When I’m writing a lot of moments in songs I am seeing a scene, it plays out as visuals in my head, and I’m describing that scene, so yes, one of the things I do when writing is to think in terms of “is this a cinematic moment?” I doesn’t have to be a big one, but I like putting in the details, for example, the colour of people’s shoes or where people are in the physical setting of a room, or moment, or place, so I’m sure that’s because I’m thinking of writing a mini screenplay sometimes in the songs, so yeah you’re definitely right about that. It’s funny because now there’s a film about our band but it’s nothing like the type of film I would have visualised, which is really good. I think anybody else making a film about our band would have made a much more reverential and poetic film, but Tom, not having the reverence for the music, or even for me, he’s my little brother and just sees me as his annoying overbearing older brother, he wasn’t a fan and it has led him to make a much more interesting movie than anybody else could have. We didn’t know he was going to make a good movie, in fact everybody was worried he was going to make a terrible movie, so everybody was relieved and blown away by what he ended up pulling together.

Tom: There’s an old saying… my style of making this movie was that I went in unprepared, but I think that’s my style.

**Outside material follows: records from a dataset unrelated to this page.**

--- config.mk ---
export PLATFORM = sky130hd
export DESIGN_NAME = mux16_rr_sched
export DESIGN_NICKNAME = d
export VERILOG_FILES = /design/src/rtl/mux16_rr_sched.sv
export SDC_FILE = /design/constraint.sdc
export NUM_CORES = 1
export LEC_CHECK = 0
export ABC_AREA = 1
export CAP_MARGIN = 10
export CORE_UTILIZATION = 59
export DETAILED_ROUTE_END_ITERATION = 10
export PLACE_DENSITY = 0.95
export SLEW_MARGIN = 20
export SYNTH_ARGS = -nofsm -noshare
export SYNTH_HDL_FRONTEND = slang
export SYNTH_SLANG_ARGS = --single-unit
--- constraint.sdc ---
create_clock -name clk -period 8.5 [get_ports clk]
set_input_delay 1.7 -clock clk [delete_from_list [all_inputs] [get_ports clk]]
set_output_delay 1.7 -clock clk [all_outputs]
set_load 0.01 [all_outputs]
--- src/rtl/mux16_rr_sched.sv ---
// mux16_rr_sched: 16-requester round-robin arbiter driving a 16:1 bit mux.
// A grant is held in SEND until the consumer takes the bit (out_ready). The
// grant is also dropped if the requester withdraws its request, or if the
// consumer stalls for TIMEOUT cycles (an abort, which raises err).
// Exactly one grant is issued per transfer. A one-cycle IDLE bubble always
// separates two grants.

module mux16_rr_sched #(
  parameter int TIMEOUT = 8
) (
  input  logic        clk,
  input  logic        rst_n,
  input  logic [15:0] req,
  input  logic [15:0] in,
  input  logic        out_ready,
  output logic [3:0]  sel,
  output logic [15:0] gnt,
  output logic        out,
  output logic        out_valid,
  output logic        err,
  output logic [7:0]  xfer_cnt
);

  localparam logic [3:0] TIMEOUT_L = 4'(TIMEOUT);

  typedef enum logic [0:0] {
    ST_IDLE = 1'b0,
    ST_SEND = 1'b1
  } state_t;

  state_t      state_r;
  logic [3:0]  sel_r;
  logic [15:0] gnt_r;
  logic        out_valid_r;
  logic        err_r;
  logic [7:0]  xfer_cnt_r;
  logic [3:0]  stall_r;
  logic [3:0]  last_r;

  logic [3:0]  pick_s;
  logic        any_req_s;
  logic        xfer_s;
  logic        withdraw_s;
  logic [3:0]  stall_inc_s;
  logic        timeout_s;
  logic        out_s;

  // Round-robin search: first set request strictly after 'l', wrapping 15->0.
  // The final probe (k = 16) lands on 'l' itself, so a lone requester can be
  // re-granted after its own turn.
  function automatic logic [3:0] rr_pick(input logic [15:0] r, input logic [3:0] l);
    logic [3:0] idx;
    logic [3:0] pick;
    logic       hit;
    pick = 4'd0;
    hit  = 1'b0;
    for (int k = 1; k <= 16; k++) begin
      idx = l + k[3:0];
      if (!hit && r[idx]) begin
        pick = idx;
        hit  = 1'b1;
      end
    end
    return pick;
  endfunction

  // One-hot decode of a select index into a grant vector.
  function automatic logic [15:0] onehot16(input logic [3:0] idx);
    return 16'd1 << idx;
  endfunction

  // Next-grant search and SEND-state exit conditions.
  always_comb begin
    any_req_s   = (req != 16'd0);
    pick_s      = rr_pick(req, last_r);
    xfer_s      = out_valid_r & out_ready;
    withdraw_s  = ~req[sel_r];
    stall_inc_s = stall_r + 4'd1;
    timeout_s   = (~out_ready) & (stall_inc_s == TIMEOUT_L);
    out_s       = in[sel_r] & out_valid_r;
  end

  // Arbitration FSM: all grant, status and counter state is registered here.
  always_ff @(posedge clk or negedge rst_n) begin
    if (!rst_n) begin
      state_r     <= ST_IDLE;
      sel_r       <= 4'd0;
      gnt_r       <= 16'd0;
      out_valid_r <= 1'b0;
      err_r       <= 1'b0;
      xfer_cnt_r  <= 8'd0;
      stall_r     <= 4'd0;
      last_r      <= 4'd15;
    end else begin
      case (state_r)
        ST_IDLE: begin
          // err is a single-cycle pulse. It is raised on the abort edge and
          // cleared on the next edge, which is this IDLE cycle.
          err_r <= 1'b0;
          if (any_req_s) begin
            state_r     <= ST_SEND;
            sel_r       <= pick_s;
            gnt_r       <= onehot16(pick_s);
            out_valid_r <= 1'b1;
            stall_r     <= 4'd0;
          end else begin
            state_r     <= ST_IDLE;
            gnt_r       <= 16'd0;
            out_valid_r <= 1'b0;
          end
        end
        ST_SEND: begin
          if (xfer_s) begin
            // A transfer wins over both withdrawal and timeout on the same edge.
            state_r     <= ST_IDLE;
            gnt_r       <= 16'd0;
            out_valid_r <= 1'b0;
            last_r      <= sel_r;
            xfer_cnt_r  <= xfer_cnt_r + 8'd1;
            err_r       <= 1'b0;
          end else if (withdraw_s) begin
            // Requester gave up. Drop quietly and keep its priority position.
            state_r     <= ST_IDLE;
            gnt_r       <= 16'd0;
            out_valid_r <= 1'b0;
            err_r       <= 1'b0;
          end else if (timeout_s) begin
            // Consumer stalled too long. Abort and move priority past this requester.
            state_r     <= ST_IDLE;
            gnt_r       <= 16'd0;
            out_valid_r <= 1'b0;
            last_r      <= sel_r;
            err_r       <= 1'b1;
          end else begin
            state_r <= ST_SEND;
            err_r   <= 1'b0;
            if (!out_ready) begin
              stall_r <= stall_inc_s;
            end else begin
              stall_r <= stall_r;
            end
          end
        end
        default: begin
          state_r     <= ST_IDLE;
          gnt_r       <= 16'd0;
          out_valid_r <= 1'b0;
          err_r       <= 1'b0;
          stall_r     <= 4'd0;
        end
      endcase
    end
  end

  assign sel       = sel_r;
  assign gnt       = gnt_r;
  assign out_valid = out_valid_r;
  assign err       = err_r;
  assign xfer_cnt  = xfer_cnt_r;
  assign out       = out_s;

endmodule

* Yosys cells after proc, flatten, opt, wreduce, memory -nomap -nowiden
Cells that the tools add are included.
** Storage, ports and cells
- Register bits :: 39
- Input port bits :: 35
- Output and inout bits :: 31
- Logic and storage cells :: 186
** Operators by class
- Add/subtract/negate cells :: 17
- $lt $le $gt $ge :: 17
- Equality and inequality tests :: 7
- Shift-type cells :: 1
- Mux-type cells :: 94
- Bitwise logic cells :: 5
- Reductions and logical operators :: 37
** Operator list (count)
- 4-bit two-way mux :: 24
- 4-bit by 5-bit < comparator with 1-bit output, second input constant :: 17
- 1-bit binary-select mux with 4-bit select :: 18
- 16-bit two-way mux :: 4
- 1-bit two-way mux :: 43
- 4-bit adder, second input constant :: 8
- 16-bit case mux with 2 select lines :: 1
- 4-bit by 3-bit adder with 4-bit output, second input constant :: 4
- 16-bit nonzero test :: 1
- 1-bit by 4-bit left shift with 16-bit output, first input constant :: 1
- 1-bit logical AND :: 15
- 1-bit zero test :: 15
- 4-bit by 1-bit adder with 4-bit output, second input constant :: 2
- 4-bit by 2-bit adder with 4-bit output, second input constant :: 2
- 8-bit by 1-bit adder with 8-bit output, second input constant :: 1
- 2-bit != test, second input constant :: 4
- 4-bit case mux with 2 select lines :: 1
- 1-bit case mux with 2 select lines :: 3
- 5-bit AND reduction :: 1
- 4-bit == test, second input constant :: 1
- 4-bit != test, second input constant :: 1
- 2-bit AND reduction :: 2
- 2-bit nonzero test :: 2
- 1-bit AND :: 3
- 3 further kinds :: 4

* Logic depth before layout (Yosys ltp)
Gate-level depths: netlist of run 1.
- Depth after elaboration :: 52
- Mapped depth :: 30

* Worst setup path before layout of run 1
No wires, ideal clock.
- Path type :: in2out
- Start :: input in[10]
- End :: output out
- Arrival time :: 2.324 ns
- Required time :: 6.800 ns
- Path slack :: 4.476 ns
- Stages :: 4
- Cell sequence :: o21ai_0 o221ai_1 nand3_1 a21boi_0
** Between the ends
- Word-level cells in the longest chain between the ends :: 3
** RTL lines
- from (decl) :: RTL line 14 : input logic [15:0] in,
- 1-bit binary-select mux with 4-bit select :: RTL line 80 : out_s = in[sel_r] & out_valid_r;
- 1-bit two-way mux (implied by the code) :: RTL line 80
- 1-bit AND :: RTL line 80
- to (decl) :: RTL line 18 : output logic out,
Every way passes these cells. The select of a mux whose other input is x is not followed.

* Worst setup path after layout of run 1
- Start :: input in[14]
- End :: output out
Same word-level chain as after synthesis.

==> impl_table.tex, run 1 <==
\begin{tabular}{lr}
\hline
Metric & Value \\
\hline
\multicolumn{2}{l}{\textbf{Detailed routing}} \\
\quad DR WL/cell & 15.7 um \\
\quad Sum of routed wire length over all layers & 12,200 um \\
\quad Number of nets with antenna violations after detailed routing & 0 \\
\quad Number of remaining DRC errors & 0 \\
\quad Routed via count & between 4,000 and 5,000 \\
\quad First DRT Iteration DRCs & roughly 530 \\
\quad DR pass1 iterations & 6 \\
\quad Vias per std cell & just under 6 \\
\multicolumn{2}{l}{\textbf{Synthesis}} \\
\quad Largest family of logic cells by synthesized area & simple AND/OR/NAND/NOR gates \\
\quad Area fraction in compound gates after synthesis & 7.66\% \\
\quad Area leader, netlist & sky130\_fd\_sc\_hd\_\_dfrtp\_1 \\
\quad Number of enable flip-flop cells after synthesis & 0 \\
\quad Proportion of synthesized flip-flops having asynchronous set or reset & between 90\% and 100\% \\
\quad Post-Synth Adder-Cell Area & 3.45\% \\
\quad Synth top area share & a little over a fifth \\
\quad Xor and xnor area share after synthesis & between 4 and 5\% \\
\quad Sequential fraction of the synthesis area & 24.6\% \\
\quad Area contributors post-synth & sky130\_fd\_sc\_hd\_\_dfrtp\_1, sky130\_fd\_sc\_hd\_\_nand2\_1, sky130\_fd\_sc\_hd\_\_nand3\_1, sky130\_fd\_sc\_hd\_\_inv\_1, sky130\_fd\_sc\_hd\_\_nor2\_1 \\
\quad Post-Synthesis Mean Instance Area & 6.17 um\^{}2 \\
\quad Number of instances in the synthesized netlist & 646 \\
\quad Multiplexer area fraction after synthesis & 0.282\% \\
\quad Post-synthesis simple-gate area fraction & 50.5\% \\
\quad Syn. warnings & 0 \\
\quad Post-synth net total & 692 \\
\quad Number of synthesized register bits & 39 \\
\quad Synth unique cells & 40 \\
\quad Synth Cell Area & 0.00399 mm\^{}2 \\
\quad Predominant post-synthesis flop cell & sky130\_fd\_sc\_hd\_\_dfrtp\_1 \\
\multicolumn{2}{l}{\textbf{CTS}} \\
\quad Hold\_buf cts & 0 \\
\quad Clock sink count & 39 \\
\quad Setup Buffers After CTS & 0 \\
\quad Worst skew pair latency & $\sim$0.30 ns \\
\quad TritonCTS clock tree & built \\
\quad Deepest clock path buffer count & 2 \\
\quad \# H-tree levels & 2 \\
\quad Clock slew at reported path FFs & 0.07 ns \\
\quad Buffer type at the clock tree root & sky130\_fd\_sc\_hd\_\_clkbuf\_8 \\
\quad TritonCTS Buffers & 5 \\
\quad Post\_cts resized & 0 \\
\multicolumn{2}{l}{\textbf{Placed design}} \\
\quad Hpwl dp & about 9400 um \\
\quad Port-buffer cells & 65 \\
\quad Cells after DPL & slightly below 800 \\
\quad Gp weighted congestion & 0.964 \\
\multicolumn{2}{l}{\textbf{Finish}} \\
\quad Fin cells & 779 \\
\quad Highest-count cells in the layout ignoring fill and taps & sky130\_fd\_sc\_hd\_\_nand2\_1, sky130\_fd\_sc\_hd\_\_nand3\_1, sky130\_fd\_sc\_hd\_\_inv\_1 \\
\quad Commonest non-fill, non-tap cell in the layout & sky130\_fd\_sc\_hd\_\_nand2\_1 \\
\quad Count of nets after finishing & 747 \\
\quad Synthesis-to-layout area growth & 18.4\% \\
\quad Share of final-layout standard cells stronger than drive strength 1 & under 10\% \\
\quad Final antenna diode count & 0 \\
\multicolumn{2}{l}{\textbf{Run status}} \\
\quad Result of the run & complete, no violations \\
\multicolumn{2}{l}{\textbf{Timing}} \\
\quad Clk\_skew & 0.00814 ns \\
\quad Final setup violation count & 0 \\
\quad Setup Total Neg Slack & 0 ns \\
\quad Crit share post-route & 60.2\% \\
\quad Rel. slew slack & 24.3\% \\
\quad Worst hold margin & approximately 0.5 ns \\
\quad Clock period minus final worst setup slack & 5.12 ns \\
\quad Final Max Tran Viols & 0 \\
\quad Final Hold Violating Endpoints & 0 \\
\quad Pin slew with the least headroom to its limit & around 1.1 ns \\
\quad RSZ-0062 raised after global routing & false \\
\quad Fmax & 195 MHz \\
\multicolumn{2}{l}{\textbf{Critical path}} \\
\quad Crit-path max cell delay & $\sim$0.58 ns \\
\quad Cell repeated most along the worst path & sky130\_fd\_sc\_hd\_\_clkdlybuf4s50\_1 \\
\quad Cell Chain, Critical Path & clkdlybuf4s50\_1 -> o21ai\_0 -> o221ai\_1 -> nand3\_1 -> a21boi\_0 -> clkdlybuf4s50\_1 \\
\quad Data required time at the worst endpoint & 6.80 ns \\
\quad Critical Path End Type & output pin \\
\quad Setup Crit Path Kind & input port to output pin \\
\quad Highest net fanout along the worst path & 1 \\
\quad Crit-path slowest cell & sky130\_fd\_sc\_hd\_\_clkdlybuf4s50\_1 \\
\quad Category of the worst setup path launch point & input port \\
\quad Family with the most delay on the worst path & buffers and inverters \\
\quad Arrival time worst endpoint & between 3 and 4 ns \\
\quad Bufs and invs on worst path & 2 \\
\multicolumn{2}{l}{\textbf{GRT}} \\
\quad Total GRT Usage & 35.5\% \\
\quad Grt met1 use & 46.1\% \\
\quad Met2 routing resource usage after global routing & between 60\% and 70\% \\
\quad GR met3 Demand/Resource & 4.92\% \\
\quad Number of global-route vias before repair & 4,358 \\
\quad Antenna violations before repair & 0 \\
\quad Largest net degree at the start of global routing & 40 \\
\quad First-pass GRT wire length & 20,100 um \\
\quad Grt ovf & 0 \\
\quad Busiest layer in global routing & met2 \\
\multicolumn{2}{l}{\textbf{Floorplanning}} \\
\quad Num rows & 29 \\
\quad Effective utilization at floorplan & 62.1\% \\
\quad Die outline area & 0.00709 mm\^{}2 \\
\quad Die Ht & 84.2 um \\
\quad Top-level port count & 66 \\
\quad DIE WIDTH & $\sim$84 um \\
\quad Core Footprint & 0.00642 mm\^{}2 \\
\multicolumn{2}{l}{\textbf{Worst hold path}} \\
\quad Class of the tightest hold or removal check & flop to flop \\
\multicolumn{2}{l}{\textbf{Flow run}} \\
\quad Max Cap Violations & 0 \\
\hline
\end{tabular}
per-stage QoR:
step	area, um^2	setup slack [ns]	utilization (%)
6_report	4720	3.38	73.5
4_1_cts	4720	3.40	73.5
2_1_floorplan	3990	4.48	-
3_5_place_dp	4640	3.42	72.2
3_3_place_gp	4640	3.58	72.2
5_1_grt	4720	3.22	73.5
state kept, by name (all words and copies together) (netlist names):
name       cells
err            1
gnt           16
last_r         4
out_valid      1
sel            4
stall_r        4
state_r        1
xfer_cnt       8
worst paths after layout:
check | startpoint | to | slack [ns] | cells after the start
setup / recovery | in[14] | out | 3.38 | 6
setup reg to reg | last_r[1] | gnt[1] | 3.52 | 23
max in group asynchronous | rst_n | xfer_cnt[2] | 6.49 | 1
hold reg to reg | gnt[9] | gnt[9] | 0.49 | 2
hold / removal | gnt[9] | gnt[9] | 0.49 | 2
min in group asynchronous | rst_n | stall_r[3] | 1.50 | 1
logic make-up after synthesis:
| family | count (synthesis) |
|---|---|
| AND/OR/NAND/NOR | 434 |
| XOR/XNOR | 18 |
| buffers and inverters | 90 |
| multiplexers | 1 |
| adder cells (fa/ha/maj) | 11 |
| AO/OA/AOI/OAI | 53 |
| flip-flops | 39 |
worst reg2reg max path, cell delays in order, from the launching register on:
cell and delay [ns]:
sky130_fd_sc_hd__dfstp_2 0.77, sky130_fd_sc_hd__inv_1 0.39, sky130_fd_sc_hd__ha_1 0.60, sky130_fd_sc_hd__inv_1 0.42, sky130_fd_sc_hd__nand3_1 0.20, sky130_fd_sc_hd__nand3_1 0.14
sky130_fd_sc_hd__nand2_1 0.06, sky130_fd_sc_hd__nand2_1 0.09, sky130_fd_sc_hd__nand2_2 0.10, sky130_fd_sc_hd__nor2_4 0.22, sky130_fd_sc_hd__nand4_4 0.14, sky130_fd_sc_hd__nor2_8 0.18
sky130_fd_sc_hd__nand4_4 0.16, sky130_fd_sc_hd__nor2_8 0.19, sky130_fd_sc_hd__nand4_4 0.12, sky130_fd_sc_hd__nor2_2 0.20, sky130_fd_sc_hd__nor2_1 0.11, sky130_fd_sc_hd__nand2_1 0.09
sky130_fd_sc_hd__nand2_1 0.06, sky130_fd_sc_hd__nand2_1 0.13, sky130_fd_sc_hd__nand3_1 0.13, sky130_fd_sc_hd__nor2_1 0.19, sky130_fd_sc_hd__nand4_1 0.15, sky130_fd_sc_hd__nand2_1 0.10
Yosys cell counts, types with 3 or more instances:
| cell | count |
|---|---|
| sky130_fd_sc_hd__o21ai_0 | 26 |
| sky130_fd_sc_hd__a21oi_1 | 12 |
| sky130_fd_sc_hd__nand2_4 | 3 |
| sky130_fd_sc_hd__nand3_1 | 126 |
| sky130_fd_sc_hd__nand4_4 | 3 |
| sky130_fd_sc_hd__nor2_2 | 5 |
| sky130_fd_sc_hd__dfrtp_1 | 35 |
| sky130_fd_sc_hd__inv_2 | 3 |
| sky130_fd_sc_hd__dfstp_2 | 4 |
| sky130_fd_sc_hd__buf_4 | 3 |
| sky130_fd_sc_hd__o221ai_1 | 4 |
| sky130_fd_sc_hd__inv_1 | 67 |
| sky130_fd_sc_hd__nor2_1 | 57 |
| sky130_fd_sc_hd__ha_1 | 11 |
| sky130_fd_sc_hd__buf_2 | 7 |
| sky130_fd_sc_hd__clkbuf_1 | 5 |
| sky130_fd_sc_hd__xnor2_1 | 3 |
| sky130_fd_sc_hd__nand2_2 | 9 |
| sky130_fd_sc_hd__nand4_1 | 16 |
| sky130_fd_sc_hd__clkinv_1 | 3 |
| sky130_fd_sc_hd__nand2_1 | 202 |
| sky130_fd_sc_hd__xor2_1 | 14 |
per-layer routing:
| layer | wire [um] | share of wire, % |
|---|---|---|
| met5 | 0 | 0 |
| met4 | 343 | 2.8 |
| met3 | 864 | 7.1 |
| met2 | 5930 | 49 |
| met1 | 5070 | 42 |
layout make-up:
type | count | area [um^2]
repair buffers | 65 | 646
clock inverters | 2 | 12.5
fillers | 525 | 1700
multi-input cells | 517 | 2640
inverters | 73 | 274
flip-flops and latches | 39 | 981
clock buffers | 6 | 72.6
well taps | 77 | 96.3
Power of run 1 is left out: the tool's default activity adds up to more than one toggle a clock period on the data nets, which glitch-free logic cannot reach.
==> run 2: changes to the inputs <==
CORE_UTILIZATION = 50   (was 59)
PLACE_DENSITY = 0.9   (was 0.95)
clock period = 4.35 ns   (was 8.5 ns; I/O delays follow)
==> run 2 against run 1 <==
  * Sequential share of layout area shrank 0.50 points
  * Design area grew 2.5%
  * Register-to-register slack worse by 3.0 ns
  * Worst setup slack worse by 2.9 ns
==> impl_table.tex, run 2 (synthesis results as in run 1) <==
\begin{tabular}{lr}
\hline
Metric & Value \\
\hline
\multicolumn{2}{l}{\textbf{Timing}} \\
\quad Final setup violation count & 0 \\
\quad Final Hold Violating Endpoints & 0 \\
\quad Clock period minus final worst setup slack & 3.85 ns \\
\quad Fmax & roughly 260 MHz \\
\quad Final Max Tran Viols & 0 \\
\quad Crit share post-route & 88.5\% \\
\quad Setup Total Neg Slack & 0 ns \\
\quad RSZ-0062 raised after global routing & false \\
\quad Clk\_skew & 0.00472 ns \\
\quad Pin slew with the least headroom to its limit & roughly 0.84 ns \\
\quad Rel. slew slack & 44.1\% \\
\multicolumn{2}{l}{\textbf{Detailed routing}} \\
\quad DR pass1 iterations & 6 \\
\quad Routed via count & 4,659 \\
\quad Number of nets with antenna violations after detailed routing & 0 \\
\quad Number of remaining DRC errors & 0 \\
\quad DR WL/cell & 15.2 um \\
\quad Vias per std cell & 5.74 \\
\quad Sum of routed wire length over all layers & 12,300 um \\
\quad First DRT Iteration DRCs & between 300 and 400 \\
\multicolumn{2}{l}{\textbf{Floorplanning}} \\
\quad Top-level port count & 66 \\
\quad DIE WIDTH & 91.3 um \\
\quad Core Footprint & 0.00773 mm\^{}2 \\
\quad Effective utilization at floorplan & 51.6\% \\
\quad Die outline area & $\sim$0.0083 mm\^{}2 \\
\quad Die Ht & 91.3 um \\
\quad Num rows & 32 \\
\multicolumn{2}{l}{\textbf{Finish}} \\
\quad Register cell area after layout & 981 um\^{}2 \\
\quad Number of flip-flops under the largest register name & 16 \\
\quad Commonest non-fill, non-tap cell in the layout & sky130\_fd\_sc\_hd\_\_nand2\_1 \\
\quad Highest-count cells in the layout ignoring fill and taps & sky130\_fd\_sc\_hd\_\_nand2\_1, sky130\_fd\_sc\_hd\_\_nand3\_1, sky130\_fd\_sc\_hd\_\_inv\_1 \\
\quad Count of nets after finishing & 756 \\
\quad Synthesis-to-layout area growth & 21.3\% \\
\quad Count of filler cells inserted in the layout & 665 \\
\quad Share of final-layout standard cells stronger than drive strength 1 & 7.75\% \\
\quad Final antenna diode count & 0 \\
\quad Combined area of the multi-input logic cells & 0.00264 mm\^{}2 \\
\quad Final standard cell utilization of the core & about 63\% \\
\multicolumn{2}{l}{\textbf{Critical path}} \\
\quad Family with the most delay on the worst path & simple AND/OR/NAND/NOR gates \\
\quad Cell Chain, Critical Path & inv\_2 -> ha\_1 -> inv\_1 -> nand3\_1 -> nand3\_1 -> nand2\_1 -> nand2\_1 -> nand2\_2 -> nor2\_4 -> nand4\_4 -> nor2\_8 -> nand4\_4 -> nor2\_8 -> nand4\_4 -> nor2\_4 -> nand2\_4 -> nor2\_2 -> inv\_1 -> nand3\_2 -> nand2\_2 -> nor2\_1 -> nand3\_1 -> nand2\_1 \\
\quad Crit-path max cell delay & 0.54 ns \\
\quad Data required time at the worst endpoint & 4.59 ns \\
\quad Crit-path slowest cell & sky130\_fd\_sc\_hd\_\_dfstp\_2 \\
\quad Setup Crit Path Kind & flop to flop \\
\quad Arrival time worst endpoint & 4.09 ns \\
\quad Highest net fanout along the worst path & 13 \\
\quad Bufs and invs on worst path & 3 \\
\quad Critical Path End Type & flop \\
\quad Category of the worst setup path launch point & flop \\
\multicolumn{2}{l}{\textbf{Placed design}} \\
\quad Hpwl dp & 9520 um \\
\quad Port-buffer cells & 65 \\
\quad Gp weighted congestion & 0.962 \\
\multicolumn{2}{l}{\textbf{CTS}} \\
\quad Deepest clock path buffer count & 2 \\
\quad Hold\_buf cts & 0 \\
\quad Worst skew pair latency & 0.30 ns \\
\quad Clock sink count & 39 \\
\quad Post\_cts resized & 0 \\
\quad TritonCTS Buffers & 5 \\
\quad TritonCTS clock tree & built \\
\quad \# H-tree levels & 2 \\
\quad Setup Buffers After CTS & 0 \\
\quad Clock slew at reported path FFs & 0.07 ns \\
\quad Buffer type at the clock tree root & sky130\_fd\_sc\_hd\_\_clkbuf\_8 \\
\multicolumn{2}{l}{\textbf{GRT}} \\
\quad Number of global-route vias before repair & about 4,500 \\
\quad Grt ovf & 0 \\
\quad First-pass GRT wire length & 20,300 um \\
\quad Total GRT Usage & 30.4\% \\
\quad Largest net degree at the start of global routing & 40 \\
\quad Antenna violations before repair & 0 \\
\multicolumn{2}{l}{\textbf{Run status}} \\
\quad Result of the run & complete, no violations \\
\multicolumn{2}{l}{\textbf{Worst hold path}} \\
\quad Class of the tightest hold or removal check & flop to flop \\
\multicolumn{2}{l}{\textbf{Flow run}} \\
\quad Max Cap Violations & 0 \\
\hline
\end{tabular}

There’s an old saying… about the difference between picking up a guitar and trying to figure it out for yourself, and not having lessons. You learn to play a guitar by yourself and you learn to discover music and your own style instead of taking proper lessons and knowing all the chords and notes, because then you already know what it’s going to sound like before you even play it.

Matt: [Laughs]

Tom: That’s the way I want to make movies. Why prepare? If you prepare then you know exactly what it’s going to be. Why not go in unprepared and then you will discover it for yourself?

Matt: [To Tom] That’s a really bad idea. You keep saying “there’s an old saying”, what’s the old saying?

Tom: That’s the old saying… proper guitar lessons versus picking it up and just learning the guitar by yourself.

Matt: That is not an old saying.

I’m sure you’ve been asked this question before, and I know you never actually said this, but do you still think indie-rock is pretentious bullshit Tom?

Matt: He did say that.

Tom: [To Matt] You said that more than I said that. Look, I don’t think that it’s necessarily pretentious bullshit, I think metal can be just as pretentious, especially nowadays, I’m just not a big indie-rock fan but it’s been nice having Matt as my older brother, and not being a fan is kind of an easy out for me all the time, I don’t have to give my opinions on the music, it’s just not for me. They’re a bunch of nice guys but I like rock’n’roll, I like metal.